In the preceding code, assert number 1 will always succeed. The change made to g1 by thread 1 is visible to thread 2 because thread 1 created thread 2 after it changed g1. Also, assert number 3 will always succeed. Thread 2 set the value of g2 to 3 before it terminated, and thread 1 waited until thread 2 terminated before taking its final look at the value of g2.

The second assert is more complicated. If thread 2 locked the mutex before thread 1 did, the assert will succeed. In that case, thread 2 made the change before unlocking the mutex, so the change will be visible to threads that subsequently lock the mutex. On the other hand, if thread 1 locked the mutex before thread 2 did, there’s no way to know what will happen. There is no guarantee that the change made by thread 2 will be visible, but there is also no guarantee that it won’t. So thread 1 could see either 1 or 2 in g1. But it’s worse than that: It’s possible that a thread switch could occur while thread 2 is writing the new value to g1, creating a nonviable hybrid. This is a race condition: The validity and the result of the code depend, in unpredictable ways, on the timing of the execution of the code in the two threads.

C.2. Libraries and Multithreading

If you think about it, it should become clear that a library cannot solve these multithreading problems. Ensuring that accesses to shared data are properly synchronized requires that an application be designed with thread safety in mind. For example:

void show ()
  {
  std :: cout << " hello, " << " world  ";
  }

The two insertion operations are separate functions. The implementation of the stream inserter can protect cout’s internal data from conflicting writes, but if show is called from multiple threads, there is nothing the implementation can reasonably do to prevent a thread switch between the two insertions. The output of such a program could have multiple hellos and multiple worlds instead of the orderly sequence of lines that the programmer might have expected. To maintain the proper order, the application must guard all stream insertions:

void show ()
  {
  mutex lock ; // constructor locks, destructor unlocks
  std :: cout << " hello, " << " world  ";
  }

However, library writers should avoid making things more difficult for application designers concerned with writing fast and robust multithreaded applications. As we saw earlier, applying visibility rules requires knowing when the contents of a shared data object have been changed. A good library implementation will change the contents of a shared data object only when a program explicitly changes that object.

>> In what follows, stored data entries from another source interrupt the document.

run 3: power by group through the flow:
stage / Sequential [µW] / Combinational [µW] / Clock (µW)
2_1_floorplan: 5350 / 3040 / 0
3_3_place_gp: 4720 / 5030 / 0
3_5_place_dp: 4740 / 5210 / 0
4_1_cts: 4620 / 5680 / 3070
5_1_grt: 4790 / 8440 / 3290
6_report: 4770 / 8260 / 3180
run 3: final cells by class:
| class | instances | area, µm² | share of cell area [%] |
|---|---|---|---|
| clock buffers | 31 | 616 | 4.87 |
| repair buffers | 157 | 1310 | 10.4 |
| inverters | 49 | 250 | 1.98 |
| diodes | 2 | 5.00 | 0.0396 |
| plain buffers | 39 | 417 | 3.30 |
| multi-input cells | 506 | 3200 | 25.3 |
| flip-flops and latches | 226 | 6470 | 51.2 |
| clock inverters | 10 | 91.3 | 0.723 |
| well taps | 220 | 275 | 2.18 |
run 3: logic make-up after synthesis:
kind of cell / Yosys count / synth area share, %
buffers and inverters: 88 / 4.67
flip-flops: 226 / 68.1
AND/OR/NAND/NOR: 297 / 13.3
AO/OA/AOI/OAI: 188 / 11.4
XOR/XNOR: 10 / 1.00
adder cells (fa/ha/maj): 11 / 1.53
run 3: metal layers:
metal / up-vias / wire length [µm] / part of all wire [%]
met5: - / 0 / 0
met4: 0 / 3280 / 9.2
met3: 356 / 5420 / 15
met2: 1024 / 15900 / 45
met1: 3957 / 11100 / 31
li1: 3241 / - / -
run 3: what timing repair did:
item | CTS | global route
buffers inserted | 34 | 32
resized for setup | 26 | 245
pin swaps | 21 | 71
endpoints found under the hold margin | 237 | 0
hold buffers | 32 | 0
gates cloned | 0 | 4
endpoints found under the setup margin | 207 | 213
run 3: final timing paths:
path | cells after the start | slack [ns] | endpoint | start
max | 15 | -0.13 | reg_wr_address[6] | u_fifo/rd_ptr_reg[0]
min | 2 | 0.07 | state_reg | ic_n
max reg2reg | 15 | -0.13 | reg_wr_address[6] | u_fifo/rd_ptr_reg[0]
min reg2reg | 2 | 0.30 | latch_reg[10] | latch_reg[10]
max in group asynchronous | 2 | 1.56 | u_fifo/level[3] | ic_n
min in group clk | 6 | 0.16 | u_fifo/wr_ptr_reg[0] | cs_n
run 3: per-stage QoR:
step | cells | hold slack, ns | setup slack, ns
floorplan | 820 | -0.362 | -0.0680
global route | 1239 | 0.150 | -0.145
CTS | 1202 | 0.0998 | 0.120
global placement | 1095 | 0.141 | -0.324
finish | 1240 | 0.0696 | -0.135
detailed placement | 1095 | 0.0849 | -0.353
==> src/rtl/hazard_ctrl_pkg.sv <==
// Shared encodings for the hazard unit: forwarding mux selects and divider FSM states.
package hazard_ctrl_pkg;

    typedef enum logic [1:0] {
        FWD_RF = 2'b00,
        FWD_W  = 2'b01,
        FWD_M  = 2'b10
    } fwd_sel_t;

    typedef enum logic {
        DIV_IDLE = 1'b0,
        DIV_BUSY = 1'b1
    } div_state_t;

endpackage

==> src/rtl/hazard_ctrl_if.sv <==
// Start/done handshake between the hazard unit (master) and the multi-cycle divider (slave).
interface hazard_ctrl_if;

    logic div_start;
    logic div_cancel;
    logic div_busy;
    logic div_timeout_err;
    logic div_done;

    modport master (
        output div_start,
        output div_cancel,
        output div_busy,
        output div_timeout_err,
        input  div_done
    );

    modport slave (
        input  div_start,
        input  div_cancel,
        input  div_busy,
        input  div_timeout_err,
        output div_done
    );

endinterface

==> src/rtl/hazard_ctrl_div_handshake.sv <==
// Divider handshake FSM: issues the start pulse, holds E while busy, flags a sticky timeout.
module hazard_ctrl_div_handshake
    import hazard_ctrl_pkg::*;
#(
    parameter int unsigned DIV_MAX_CYCLES = 40,
    parameter int unsigned CNT_W          = 6
) (
    input  logic                 clk,
    input  logic                 rst,
    input  logic                 div_opE,
    input  logic                 flush_exc,
    hazard_ctrl_if.master        div_if,
    output logic                 divstall
);

    localparam logic [CNT_W-1:0] CNT_MAX = CNT_W'(DIV_MAX_CYCLES);

    div_state_t       state;
    div_state_t       state_next;
    logic [CNT_W-1:0] busy_cnt;
    logic [CNT_W-1:0] cnt_inc;
    logic             timeout_err;
    logic             start_raw;
    logic             cancel_raw;
    logic             stall_raw;

    assign cnt_inc = busy_cnt + 1'b1;

    // Counter is held at zero in IDLE, so it is already clear on entry to BUSY.
    always_ff @(posedge clk) begin
        if (rst) begin
            state       <= DIV_IDLE;
            busy_cnt    <= '0;
            timeout_err <= 1'b0;
        end else begin
            state <= state_next;
            if (state == DIV_IDLE) begin
                busy_cnt <= '0;
            end else if (busy_cnt != CNT_MAX) begin
                busy_cnt <= cnt_inc;
                if (cnt_inc == CNT_MAX) begin
                    timeout_err <= 1'b1;
                end
            end
        end
    end

    always_comb begin
        state_next = state;
        start_raw  = 1'b0;
        cancel_raw = 1'b0;
        stall_raw  = 1'b0;
        case (state)
            DIV_IDLE: begin
                if (div_opE && !flush_exc) begin
                    start_raw  = 1'b1;
                    stall_raw  = 1'b1;
                    state_next = DIV_BUSY;
                end
            end
            DIV_BUSY: begin
                cancel_raw = flush_exc;
                if (div_if.div_done || flush_exc) begin
                    state_next = DIV_IDLE;
                end else begin
                    stall_raw = 1'b1;
                end
            end
            default: state_next = DIV_IDLE;
        endcase
    end

    // Reset is synchronous, so the registered state may still read BUSY during the
    // first rst cycle; every divider-side output is gated with rst directly.
    always_comb begin
        div_if.div_start       = start_raw  && !rst;
        div_if.div_cancel      = cancel_raw && !rst;
        div_if.div_busy        = (state == DIV_BUSY) && !rst;
        div_if.div_timeout_err = timeout_err && !rst;
        divstall               = stall_raw  && !rst;
    end

endmodule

That may seem obvious, but sneak paths often modify objects behind the scenes. For example, at one time or another, you’ve probably written code to count the number of objects of a particular type that are in existence: You add a static data member to hold the count, and then each constructor increments the count, and each destructor decrements it. This seems innocuous, but if you create two of these objects in two separate threads, you may find that neither one has the correct count; the static counter is shared data, and without synchronization, there is no guarantee that changes made by either thread will be visible to the other.[1]

Most library implementations make the following promises.

• Multiple threads can read data from the same object without interference

• Changes to one object do not affect other objects of the same type.

Keeping these promises in mind, you can write robust multithreaded applications by applying the visibility and locking rules that we just talked about. Using objects from the standard C++ library and the TR1 library won’t introduce additional problems.